Check out the below 2016 advert from Missguided entitled, “babes on the run.”
Boohoo is one brand that’s been blasted by the Advertising Standards Authority, (ASA), this year for creating a “potentially harmful social trend” in a recent marketing campaign.
The retailer used the phrase “send nudes” as part of an email drive to promote a range of ‘skin-coloured’ clothing.
The ASA condemns Boohoo and Missguided
The ASA, while admitting that ‘nude’ is a common term used in the fashion industry, said that Boohoo’s use of the phrase could be interpreted in a sexual manner by their target market, namely younger female consumers.
Considering that young women continue to be more susceptible to incidences of sexually motivated cyberbullying in the UK shows this marketing scheme was poorly judged.
“Promoting a lifestyle,” – what lifestyle?
The ASA also banned a Missguided advert that aired in June 2019, commenting that the advert was “highly sexualised” and “objectified” women.
Missguided responded by saying the advert was promoting a “particular lifestyle,” not simply the products.
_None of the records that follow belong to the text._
===== src/hdl/sha256_message_hasher_top_macros.svh =====
// Assertion macros for the SHA-256 hasher.
`ifndef SHA256_MESSAGE_HASHER_TOP_MACROS_SVH
`define SHA256_MESSAGE_HASHER_TOP_MACROS_SVH
`ifndef NO_ASSERTIONS
`define SHA_ASSERT_IMP(label, clk, rst, a, c) \
   label: assert property (@(posedge clk) disable iff (rst) (a) |-> (c)) \
      else $error("assertion failed");
`define SHA_ASSERT_NXT(label, clk, rst, a, c) \
   label: assert property (@(posedge clk) disable iff (rst) (a) |=> (c)) \
      else $error("assertion failed");
`else
`define SHA_ASSERT_IMP(label, clk, rst, a, c)
`define SHA_ASSERT_NXT(label, clk, rst, a, c)
`endif
`endif


===== src/hdl/sha_pkg.sv =====
`timescale 1ns / 1ps
`default_nettype none
package sha_pkg;
   typedef enum logic [2:0] {
      ST_IDLE, ST_LOAD, ST_ROUND, ST_FOLD, ST_PAD, ST_OUT
   } state_type;

   localparam logic [31:0] INIT_HASH [8] = '{
      32'h6a09e667, 32'hbb67ae85, 32'h3c6ef372, 32'ha54ff53a,
      32'h510e527f, 32'h9b05688c, 32'h1f83d9ab, 32'h5be0cd19};

   localparam logic [31:0] ROUND_CONST [64] = '{
      32'h428a2f98, 32'h71374491, 32'hb5c0fbcf, 32'he9b5dba5, 32'h3956c25b, 32'h59f111f1,
      32'h923f82a4, 32'hab1c5ed5, 32'hd807aa98, 32'h12835b01, 32'h243185be, 32'h550c7dc3,
      32'h72be5d74, 32'h80deb1fe, 32'h9bdc06a7, 32'hc19bf174, 32'he49b69c1, 32'hefbe4786,
      32'h0fc19dc6, 32'h240ca1cc, 32'h2de92c6f, 32'h4a7484aa, 32'h5cb0a9dc, 32'h76f988da,
      32'h983e5152, 32'ha831c66d, 32'hb00327c8, 32'hbf597fc7, 32'hc6e00bf3, 32'hd5a79147,
      32'h06ca6351, 32'h14292967, 32'h27b70a85, 32'h2e1b2138, 32'h4d2c6dfc, 32'h53380d13,
      32'h650a7354, 32'h766a0abb, 32'h81c2c92e, 32'h92722c85, 32'ha2bfe8a1, 32'ha81a664b,
      32'hc24b8b70, 32'hc76c51a3, 32'hd192e819, 32'hd6990624, 32'hf40e3585, 32'h106aa070,
      32'h19a4c116, 32'h1e376c08, 32'h2748774c, 32'h34b0bcb5, 32'h391c0cb3, 32'h4ed8aa4a,
      32'h5b9cca4f, 32'h682e6ff3, 32'h748f82ee, 32'h78a5636f, 32'h84c87814, 32'h8cc70208,
      32'h90befffa, 32'ha4506ceb, 32'hbef9a3f7, 32'hc67178f2};

   localparam logic [7:0] PAD_BYTE = 8'h80;
endpackage
`default_nettype wire


===== src/hdl/sha_round.sv =====
`timescale 1ns / 1ps
`default_nettype none
// One SHA-256 round plus one schedule step; shared by all 64 rounds.
module sha_round (
   input  wire logic [31:0] v_a, v_b, v_c, v_d, v_e, v_f, v_g, v_h,
   input  wire logic [31:0] w_t,
   input  wire logic [31:0] k_t,
   input  wire logic [31:0] w_m16, w_m15, w_m7, w_m2,
   output logic [31:0] new_a,
   output logic [31:0] new_e,
   output logic [31:0] w_next
);
   logic [31:0] s0, s1, ch, maj, t1, t2, ls0, ls1;
   always_comb begin
      s1  = {v_e[5:0], v_e[31:6]} ^ {v_e[10:0], v_e[31:11]} ^ {v_e[24:0], v_e[31:25]};
      ch  = (v_e & v_f) ^ (~v_e & v_g);
      t1  = v_h + s1 + ch + k_t + w_t;
      s0  = {v_a[1:0], v_a[31:2]} ^ {v_a[12:0], v_a[31:13]} ^ {v_a[21:0], v_a[31:22]};
      maj = (v_a & v_b) ^ (v_a & v_c) ^ (v_b & v_c);
      t2  = s0 + maj;
      new_a = t1 + t2;
      new_e = v_d + t1;
      ls0 = {w_m15[6:0], w_m15[31:7]} ^ {w_m15[17:0], w_m15[31:18]} ^ (w_m15 >> 3);
      ls1 = {w_m2[16:0], w_m2[31:17]} ^ {w_m2[18:0], w_m2[31:19]} ^ (w_m2 >> 10);
      w_next = w_m16 + ls0 + w_m7 + ls1;
   end
endmodule
`default_nettype wire


===== src/hdl/sha256_message_hasher_top.sv =====
`timescale 1ns / 1ps
`default_nettype none
// Plain byte (no block completion): ready again in the next cycle.
// Byte completing a block: busy through 16 word loads, 64 rounds and the fold.
// End of message: a pad step, then load, rounds and fold per padded block (one or two;
//   an end on a block-completing byte first compresses that block), then 8 digest words,
//   1/cycle while rsp_ready is high. The single shared round unit does 1 round/cycle.
// Synchronous active-high reset clears control, counters, and hash state to the IV.
module sha256_message_hasher_top (
   input  wire logic        clock,
   input  wire logic        reset,
   input  wire logic        req_valid,
   output logic             req_ready,
   input  wire logic [7:0]  req_data_byte,
   input  wire logic        req_has_byte,
   input  wire logic        req_end_of_message,
   output logic             rsp_valid,
   input  wire logic        rsp_ready,
   output logic [31:0]      rsp_digest_word,
   output logic [2:0]       rsp_word_index,
   output logic             rsp_final_word
);
   import sha_pkg::*;
`include "sha256_message_hasher_top_macros.svh"

   state_type state_ff, state_in;
   logic [31:0] blk_ff [16];            // block buffer incl. padding, first byte in bits 31..24
   logic [5:0]  fill_ff, fill_in;
   logic [63:0] len_ff, len_in;
   logic [31:0] hash_ff [8];
   logic [31:0] wv_ff [8];
   logic [31:0] win_ff [16];            // schedule shift window, win_ff[15] newest
   logic [6:0]  rnd_ff, rnd_in;         // load/round counter
   logic        ending_ff, ending_in;   // padding in progress
   logic        second_ff, second_in;   // padding needs a length-only block
   logic        pad_ff, pad_in;         // end came with a block-completing byte
   logic [2:0]  oidx_ff, oidx_in;

   logic take;
   logic [31:0] new_a, new_e, w_next, w_t;
   logic [31:0] pad_blk [16];           // block with padding and length applied

   assign take = req_valid && req_ready;
   assign req_ready = (state_ff == ST_IDLE);
   assign rsp_valid = (state_ff == ST_OUT);
   assign rsp_digest_word = hash_ff[oidx_ff];
   assign rsp_word_index = oidx_ff;
   assign rsp_final_word = (oidx_ff == 3'd7);

   // rounds 0..15 take the loaded word, later ones the fresh schedule word
   assign w_t = (rnd_ff < 7'd16) ? win_ff[rnd_ff[3:0]] : w_next;

   sha_round u_round (
      .v_a(wv_ff[0]), .v_b(wv_ff[1]), .v_c(wv_ff[2]), .v_d(wv_ff[3]),
      .v_e(wv_ff[4]), .v_f(wv_ff[5]), .v_g(wv_ff[6]), .v_h(wv_ff[7]),
      .w_t(w_t), .k_t(ROUND_CONST[rnd_ff[5:0]]),
      .w_m16(win_ff[0]), .w_m15(win_ff[1]), .w_m7(win_ff[9]), .w_m2(win_ff[14]),
      .new_a(new_a), .new_e(new_e), .w_next(w_next));

   // 0x80 at the fill point, zeros above, length in the last 8 bytes when it fits
   always_comb begin
      logic [31:0] len_word;
      for (int j = 0; j < 16; j++) begin
         len_word = (j == 14) ? len_ff[63:32] : len_ff[31:0];
         for (int l = 0; l < 4; l++) begin
            if (6'(4*j + l) == fill_ff) pad_blk[j][31 - 8*l -: 8] = PAD_BYTE;
            else if (6'(4*j + l) > fill_ff) begin
               if (j >= 14 && fill_ff < 6'd56)
                  pad_blk[j][31 - 8*l -: 8] = len_word[31 - 8*l -: 8];
               else
                  pad_blk[j][31 - 8*l -: 8] = 8'h00;
            end else pad_blk[j][31 - 8*l -: 8] = blk_ff[j][31 - 8*l -: 8];
         end
      end
   end

   always_comb begin
      state_in  = state_ff;
      fill_in   = fill_ff;
      len_in    = len_ff;
      rnd_in    = rnd_ff;
      ending_in = ending_ff;
      second_in = second_ff;
      pad_in    = pad_ff;
      oidx_in   = oidx_ff;
      unique case (state_ff)
         ST_IDLE: begin
            if (take) begin
               if (req_has_byte) begin
                  fill_in = fill_ff + 6'd1;
                  len_in  = len_ff + 64'd8;
               end
               if (req_has_byte && fill_ff == 6'd63) begin
                  state_in = ST_LOAD;
                  rnd_in   = '0;
                  pad_in   = req_end_of_message;
               end else if (req_end_of_message) begin
                  state_in = ST_PAD;
               end
            end
         end
         ST_PAD: begin
            // padding bytes written this cycle; block then compressed
            ending_in = 1'b1;
            second_in = (fill_ff >= 6'd56);
            state_in  = ST_LOAD;
            rnd_in    = '0;
         end
         ST_LOAD: begin
            rnd_in = rnd_ff + 7'd1;
            if (rnd_ff == 7'd15) begin
               state_in = ST_ROUND;
               rnd_in   = '0;
            end
         end
         ST_ROUND: begin
            rnd_in = rnd_ff + 7'd1;
            if (rnd_ff == 7'd63) state_in = ST_FOLD;
         end
         ST_FOLD: begin
            rnd_in = '0;
            fill_in = '0;
            if (!ending_ff) begin
               // full block done; an end seen with its last byte pads a fresh block
               state_in = pad_ff ? ST_PAD : ST_IDLE;
               pad_in   = 1'b0;
            end else if (second_ff) begin
               second_in = 1'b0;
               state_in  = ST_LOAD;       // length-only block, prepared in fold
            end else begin
               state_in = ST_OUT;
               oidx_in  = '0;
            end
         end
         ST_OUT: begin
            if (rsp_ready) begin
               oidx_in = oidx_ff + 3'd1;
               if (oidx_ff == 3'd7) begin
                  state_in  = ST_IDLE;
                  ending_in = 1'b0;
                  fill_in   = '0;
                  len_in    = '0;
               end
            end
         end
         default: state_in = ST_IDLE;
      endcase
   end

   always_ff @(posedge clock) begin
      if (reset) begin
         state_ff  <= ST_IDLE;
         fill_ff   <= '0;
         len_ff    <= '0;
         rnd_ff    <= '0;
         ending_ff <= 1'b0;
         second_ff <= 1'b0;
         pad_ff    <= 1'b0;
         oidx_ff   <= '0;
      end else begin
         state_ff  <= state_in;
         fill_ff   <= fill_in;
         len_ff    <= len_in;
         rnd_ff    <= rnd_in;
         ending_ff <= ending_in;
         second_ff <= second_in;
         pad_ff    <= pad_in;
         oidx_ff   <= oidx_in;
      end
   end

   // hash state: IV after reset and after the last digest word
   always_ff @(posedge clock) begin
      if (reset || (state_ff == ST_OUT && rsp_ready && oidx_ff == 3'd7)) begin
         for (int i = 0; i < 8; i++) hash_ff[i] <= INIT_HASH[i];
      end else if (state_ff == ST_FOLD) begin
         for (int i = 0; i < 8; i++) hash_ff[i] <= hash_ff[i] + wv_ff[i];
      end
   end

   // block buffer, window and working variables (payload)
   always_ff @(posedge clock) begin
      unique case (state_ff)
         ST_IDLE: begin
            if (take && req_has_byte)
               blk_ff[fill_ff[5:2]][{~fill_ff[1:0], 3'd0} +: 8] <= req_data_byte;
         end
         ST_PAD: begin
            for (int j = 0; j < 16; j++) blk_ff[j] <= pad_blk[j];
         end
         ST_LOAD: begin
            // one word a cycle into the window; a..h take the hash at the start
            for (int i = 0; i < 15; i++) win_ff[i] <= win_ff[i + 1];
            win_ff[15] <= blk_ff[rnd_ff[3:0]];
            for (int i = 0; i < 8; i++) wv_ff[i] <= hash_ff[i];
         end
         ST_ROUND: begin
            wv_ff[0] <= new_a;
            wv_ff[1] <= wv_ff[0];
            wv_ff[2] <= wv_ff[1];
            wv_ff[3] <= wv_ff[2];
            wv_ff[4] <= new_e;
            wv_ff[5] <= wv_ff[4];
            wv_ff[6] <= wv_ff[5];
            wv_ff[7] <= wv_ff[6];
            if (rnd_ff >= 7'd16) begin
               // window slides once per schedule word from round 16 on
               for (int i = 0; i < 15; i++) win_ff[i] <= win_ff[i + 1];
               win_ff[15] <= w_next;
            end
         end
         ST_FOLD: begin
            if (second_ff) begin
               for (int j = 0; j < 14; j++) blk_ff[j] <= 32'h0;
               blk_ff[14] <= len_ff[63:32];
               blk_ff[15] <= len_ff[31:0];
            end
         end
         default: ;
      endcase
   end

   `SHA_ASSERT_IMP(a_ready_idle, clock, reset, req_ready, state_ff == ST_IDLE)
   `SHA_ASSERT_IMP(a_final_idx, clock, reset, rsp_valid && rsp_final_word, rsp_word_index == 3'd7)
   `SHA_ASSERT_NXT(a_out_hold, clock, reset, rsp_valid && !rsp_ready, rsp_valid && $stable(oidx_ff))
   `SHA_ASSERT_IMP(a_no_overlap, clock, reset, rsp_valid, !req_ready)
endmodule
`default_nettype wire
While some might think these comments are a reflection of the ‘appropriate police,’ a very liberal-minded female entrepreneur agrees with the ASA that such brands generally should be held accountable for negatively influencing young consumers:
“Businesses must take responsibility,” – Emma Sayle, CEO and Founder, Killing Kittens
Businesses have to take social responsibility for their campaigns. Sexualising advertising campaigns and digital, including, social marketing campaigns, categorically sends the wrong image to young and increasingly more impressionable girls, in today’s society.
We need to inspire the next generation of young girls to get out there and be whatever they want to be, instilling from the get-go that they are not less than men and that, frankly, their lives do not revolve around their physical looks and perceived sex appeal.
Brands need to be encouraging the bigger picture; fundamentally their own self-worth and can start now by eradicating the message that sexualising yourself with medical enhancement or provocative poses is the way to ‘get ahead.’
Girls need to be educated to understand their own sexuality, taught that there is more than their sexual gender.
It is down to these brands to own their responsibility in marketing that messaging and supporting exactly the audiences they’re engaging with.